BEGIN DATA EXTRACTS

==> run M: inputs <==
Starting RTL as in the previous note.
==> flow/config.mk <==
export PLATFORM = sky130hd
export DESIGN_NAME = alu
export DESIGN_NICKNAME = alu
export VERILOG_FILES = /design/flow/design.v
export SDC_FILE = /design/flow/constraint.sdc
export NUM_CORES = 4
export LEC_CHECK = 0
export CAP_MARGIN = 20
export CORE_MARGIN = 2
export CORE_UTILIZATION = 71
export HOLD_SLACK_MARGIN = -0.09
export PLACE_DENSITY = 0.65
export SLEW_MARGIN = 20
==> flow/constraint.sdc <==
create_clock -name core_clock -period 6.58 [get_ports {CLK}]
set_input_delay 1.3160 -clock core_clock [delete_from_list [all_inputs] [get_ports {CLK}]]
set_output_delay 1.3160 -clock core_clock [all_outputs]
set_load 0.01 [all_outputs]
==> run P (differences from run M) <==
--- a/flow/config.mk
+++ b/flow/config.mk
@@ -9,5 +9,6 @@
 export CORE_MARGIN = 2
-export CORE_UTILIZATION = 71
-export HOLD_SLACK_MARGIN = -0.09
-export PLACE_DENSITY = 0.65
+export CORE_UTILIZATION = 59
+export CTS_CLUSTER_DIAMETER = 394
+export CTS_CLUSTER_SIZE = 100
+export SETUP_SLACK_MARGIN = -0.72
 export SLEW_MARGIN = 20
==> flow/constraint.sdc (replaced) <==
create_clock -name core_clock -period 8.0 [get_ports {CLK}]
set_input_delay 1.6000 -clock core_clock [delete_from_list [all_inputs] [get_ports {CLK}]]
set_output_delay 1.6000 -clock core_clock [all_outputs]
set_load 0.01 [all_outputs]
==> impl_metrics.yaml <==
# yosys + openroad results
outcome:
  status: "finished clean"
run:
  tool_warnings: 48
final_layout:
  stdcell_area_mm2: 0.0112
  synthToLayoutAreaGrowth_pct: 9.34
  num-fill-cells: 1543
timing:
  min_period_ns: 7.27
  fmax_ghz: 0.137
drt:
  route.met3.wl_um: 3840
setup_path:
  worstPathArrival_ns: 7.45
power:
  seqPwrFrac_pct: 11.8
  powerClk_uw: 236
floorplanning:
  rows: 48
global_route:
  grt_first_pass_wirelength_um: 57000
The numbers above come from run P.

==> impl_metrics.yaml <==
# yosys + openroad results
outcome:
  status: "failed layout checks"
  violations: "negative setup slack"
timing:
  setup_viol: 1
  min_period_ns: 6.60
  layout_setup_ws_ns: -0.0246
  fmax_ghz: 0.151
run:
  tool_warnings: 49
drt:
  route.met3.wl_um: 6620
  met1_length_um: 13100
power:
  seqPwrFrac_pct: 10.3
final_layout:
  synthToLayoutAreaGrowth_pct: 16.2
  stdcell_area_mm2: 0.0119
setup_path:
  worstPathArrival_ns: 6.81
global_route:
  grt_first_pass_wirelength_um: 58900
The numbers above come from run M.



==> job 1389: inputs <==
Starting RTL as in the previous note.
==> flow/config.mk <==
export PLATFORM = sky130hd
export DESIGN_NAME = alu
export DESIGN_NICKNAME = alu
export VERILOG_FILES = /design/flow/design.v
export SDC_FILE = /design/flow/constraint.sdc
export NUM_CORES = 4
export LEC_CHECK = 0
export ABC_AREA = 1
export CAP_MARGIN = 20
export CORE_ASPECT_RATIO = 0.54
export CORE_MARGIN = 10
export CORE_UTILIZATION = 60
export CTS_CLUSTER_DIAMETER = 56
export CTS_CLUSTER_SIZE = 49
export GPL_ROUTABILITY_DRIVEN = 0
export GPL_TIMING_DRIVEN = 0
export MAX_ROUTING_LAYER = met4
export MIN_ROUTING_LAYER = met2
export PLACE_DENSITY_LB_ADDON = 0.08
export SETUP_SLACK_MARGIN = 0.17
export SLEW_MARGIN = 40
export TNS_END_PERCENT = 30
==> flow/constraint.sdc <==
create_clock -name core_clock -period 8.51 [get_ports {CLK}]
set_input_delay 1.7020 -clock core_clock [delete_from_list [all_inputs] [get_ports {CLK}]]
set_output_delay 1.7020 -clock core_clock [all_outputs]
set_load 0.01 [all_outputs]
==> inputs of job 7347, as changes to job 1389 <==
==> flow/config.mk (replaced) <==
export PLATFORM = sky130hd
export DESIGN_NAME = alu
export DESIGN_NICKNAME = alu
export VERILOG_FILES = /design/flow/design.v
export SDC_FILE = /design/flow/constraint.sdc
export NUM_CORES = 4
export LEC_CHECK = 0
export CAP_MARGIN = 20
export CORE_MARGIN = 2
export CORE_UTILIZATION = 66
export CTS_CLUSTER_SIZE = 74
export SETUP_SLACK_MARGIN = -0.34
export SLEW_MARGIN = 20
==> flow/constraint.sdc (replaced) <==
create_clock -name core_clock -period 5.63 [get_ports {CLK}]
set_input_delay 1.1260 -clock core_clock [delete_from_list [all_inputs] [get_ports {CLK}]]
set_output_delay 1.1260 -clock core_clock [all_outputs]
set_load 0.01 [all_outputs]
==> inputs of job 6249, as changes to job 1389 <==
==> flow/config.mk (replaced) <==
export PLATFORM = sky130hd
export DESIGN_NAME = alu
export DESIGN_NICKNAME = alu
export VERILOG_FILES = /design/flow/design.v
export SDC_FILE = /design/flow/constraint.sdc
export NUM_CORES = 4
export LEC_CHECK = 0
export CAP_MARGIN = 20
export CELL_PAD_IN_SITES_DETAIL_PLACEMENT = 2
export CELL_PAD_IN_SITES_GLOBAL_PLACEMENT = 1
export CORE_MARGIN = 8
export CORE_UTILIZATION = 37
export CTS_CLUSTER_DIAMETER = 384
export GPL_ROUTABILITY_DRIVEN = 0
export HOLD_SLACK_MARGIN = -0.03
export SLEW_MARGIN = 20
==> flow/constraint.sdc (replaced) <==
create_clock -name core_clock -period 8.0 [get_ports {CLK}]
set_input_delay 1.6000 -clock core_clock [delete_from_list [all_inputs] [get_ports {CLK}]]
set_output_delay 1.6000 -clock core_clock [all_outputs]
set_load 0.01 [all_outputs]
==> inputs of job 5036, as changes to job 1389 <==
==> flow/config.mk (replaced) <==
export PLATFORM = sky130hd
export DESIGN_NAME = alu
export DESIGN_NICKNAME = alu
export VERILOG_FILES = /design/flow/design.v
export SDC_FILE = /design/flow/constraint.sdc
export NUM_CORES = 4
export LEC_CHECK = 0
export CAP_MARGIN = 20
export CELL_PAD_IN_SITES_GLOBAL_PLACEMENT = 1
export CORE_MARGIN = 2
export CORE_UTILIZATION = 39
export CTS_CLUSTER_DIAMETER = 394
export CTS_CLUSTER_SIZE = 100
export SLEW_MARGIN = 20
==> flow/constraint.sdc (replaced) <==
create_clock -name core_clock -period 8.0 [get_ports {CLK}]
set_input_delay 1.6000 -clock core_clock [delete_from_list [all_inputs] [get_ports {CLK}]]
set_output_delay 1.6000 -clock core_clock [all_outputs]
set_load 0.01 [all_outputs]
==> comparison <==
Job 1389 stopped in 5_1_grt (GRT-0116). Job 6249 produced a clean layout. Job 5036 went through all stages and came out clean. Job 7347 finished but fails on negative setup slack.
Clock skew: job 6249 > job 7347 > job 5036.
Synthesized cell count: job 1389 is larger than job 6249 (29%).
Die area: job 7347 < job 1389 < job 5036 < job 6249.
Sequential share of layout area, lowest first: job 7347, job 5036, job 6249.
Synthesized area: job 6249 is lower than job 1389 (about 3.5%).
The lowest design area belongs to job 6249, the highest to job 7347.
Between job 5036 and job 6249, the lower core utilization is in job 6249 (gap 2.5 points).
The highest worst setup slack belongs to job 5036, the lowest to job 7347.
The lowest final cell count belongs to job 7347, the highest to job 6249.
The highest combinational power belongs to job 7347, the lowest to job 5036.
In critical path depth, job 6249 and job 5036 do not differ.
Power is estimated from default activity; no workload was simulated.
==> run a <==
==> flow/design.v (excerpt) <==
module top(input clk, rst_raw, up, left, right, down, 
           input [15:0]switches, output dp,a,b,c,d,e,f,g, output [3:0]anode,
           output load_done, output reg fsm_done);
==> flow/config.mk <==
export PLATFORM = sky130hd
export DESIGN_NAME = top
export DESIGN_NICKNAME = top
export VERILOG_FILES = /design/flow/design.v
export SDC_FILE = /design/flow/constraint.sdc
export NUM_CORES = 4
export LEC_CHECK = 0
export ABC_AREA = 1
export CAP_MARGIN = 25
export CORE_ASPECT_RATIO = 1.42
export CORE_MARGIN = 5
export CORE_UTILIZATION = 51
export CTS_CLUSTER_DIAMETER = 221
export GPL_ROUTABILITY_DRIVEN = 0
export GPL_TIMING_DRIVEN = 1
export MAX_ROUTING_LAYER = met4
export MIN_ROUTING_LAYER = met2
export PLACE_DENSITY_LB_ADDON = 0.16
export SETUP_SLACK_MARGIN = 1.44
export SLEW_MARGIN = 30
==> flow/constraint.sdc <==
create_clock -name core_clock -period 7.52 [get_ports {clk}]
set_input_delay 1.5040 -clock core_clock [delete_from_list [all_inputs] [get_ports {clk}]]
set_output_delay 1.5040 -clock core_clock [all_outputs]
set_load 0.01 [all_outputs]
run.sh (not shown) runs the stock make flow with config.mk's settings and CLKGATE_MAP_FILE=.
==> inputs of run b, as changes to run a <==
Settings changed: CAP_MARGIN 25 to 20, CORE_ASPECT_RATIO 1.42 to unset, CORE_MARGIN 5 to 2, CORE_UTILIZATION 51 to 72, CTS_CLUSTER_DIAMETER 221 to 224, CTS_CLUSTER_SIZE set to 14, GPL_TIMING_DRIVEN 1 to unset, MAX_ROUTING_LAYER met4 to unset, MIN_ROUTING_LAYER met2 to met1, SETUP_SLACK_MARGIN 1.44 to 0.16, SLEW_MARGIN 30 to 40.
==> flow/constraint.sdc (replaced) <==
create_clock -name core_clock -period 2.39 [get_ports {clk}]
set_input_delay 0.4780 -clock core_clock [delete_from_list [all_inputs] [get_ports {clk}]]
set_output_delay 0.4780 -clock core_clock [all_outputs]
set_load 0.01 [all_outputs]
==> inputs of run c, as changes to run a <==
Settings changed: CORE_UTILIZATION 51 to 50, GPL_TIMING_DRIVEN 1 to 0.
==> inputs of run d, as changes to run a <==
Settings changed: ABC_AREA 1 to unset, CAP_MARGIN 25 to 20, CORE_ASPECT_RATIO 1.42 to unset, CORE_MARGIN 5 to 2, CORE_UTILIZATION 51 to 40, CTS_CLUSTER_DIAMETER 221 to unset, GPL_ROUTABILITY_DRIVEN 0 to unset, GPL_TIMING_DRIVEN 1 to unset, MAX_ROUTING_LAYER met4 to unset, MIN_ROUTING_LAYER met2 to unset, PLACE_DENSITY_LB_ADDON 0.16 to unset, SETUP_SLACK_MARGIN 1.44 to unset, SLEW_MARGIN 30 to 20.
==> flow/constraint.sdc (replaced) <==
create_clock -name core_clock -period 4.46 [get_ports {clk}]
set_input_delay 0.8920 -clock core_clock [delete_from_list [all_inputs] [get_ports {clk}]]
set_output_delay 0.8920 -clock core_clock [all_outputs]
set_load 0.01 [all_outputs]
==> results <==
| quantity | run d | run a | run b | run c |
|---|---|---|---|---|
| Share of total power consumed by net switching | 0.376 | 0.410 | 0.414 | 0.415 |
| Maximum fanout along the worst path | 9 | 10 | 2 | 10 |
| Flop pwr share | 0.401 | 0.381 | 0.375 | 0.378 |
| Run status | finished clean | finished clean | finished clean | failed layout checks |
| Violated checks | - | - | - | DRC |
| Worst Path Buf+Inv | 2 | 2 | 1 | 2 |
| DP HPWL | 16000 µm | 16600 µm | 17300 µm | 17600 µm |
| Count of clock-net buffers in the final layout | 40 | 32 | 32 | 33 |
| Delay of the slowest critical-path stage | 0.56 ns | 0.51 ns | 0.59 ns | 0.57 ns |
| Chip Area, Yosys | 0.0116 mm² | 0.0114 mm² | 0.0114 mm² | 0.0114 mm² |
| Hold worst-path end | fsm.PS[0] | fsm.PS[10] | fsm.PS[3] | fsm.PS[3] |
| Combinational gate power | 3.88 mW | 2.50 mW | 8.94 mW | 2.59 mW |
| Post-synthesis average cell area | 9.87 µm² | 8.34 µm² | 8.34 µm² | 8.34 µm² |
| Critical Path End | ddb.counter[9] | ddb.counter[7] | accum.acc[2] | cdb.counter[7] |
| Power consumed by the clock network | 2.05 mW | 1.20 mW | 2.98 mW | 1.12 mW |
| Synthesized instance count | 1177 | 1361 | 1361 | 1361 |
| Die W | 174 µm | 135 µm | 130 µm | 136 µm |
| Multi-input combinational area share | 0.439 | 0.412 | 0.411 | 0.411 |
| Areal power density over the cells | 757 mW/mm² | 469 mW/mm² | 1470 mW/mm² | 466 mW/mm² |
| Source of the critical timing path | down | down | rf.mem[1][0] | rst_raw |
| Class of the most critical setup path | input port to flop | input port to flop | flop to flop | input port to flop |
| Met2 Resource Use GR | 0.239 | 0.364 | 0.548 | 0.376 |
| Post-synthesis compound-gate area fraction | 0.141 | 0.116 | 0.116 | 0.116 |
| Setup WS post-layout | 1.35 ns | 4.31 ns | 0.142 ns | 4.22 ns |
| Number of nets in the finished design | 1286 | 1490 | 1546 | 1515 |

END DATA EXTRACTS

WORK REQUEST: In the records above, find every line with the word "belongs" and copy it.

REPLY TO THE TASK:
The lowest design area belongs to job 6249, the highest to job 7347.
The highest worst setup slack belongs to job 5036, the lowest to job 7347.
The lowest final cell count belongs to job 7347, the highest to job 6249.
The highest combinational power belongs to job 7347, the lowest to job 5036.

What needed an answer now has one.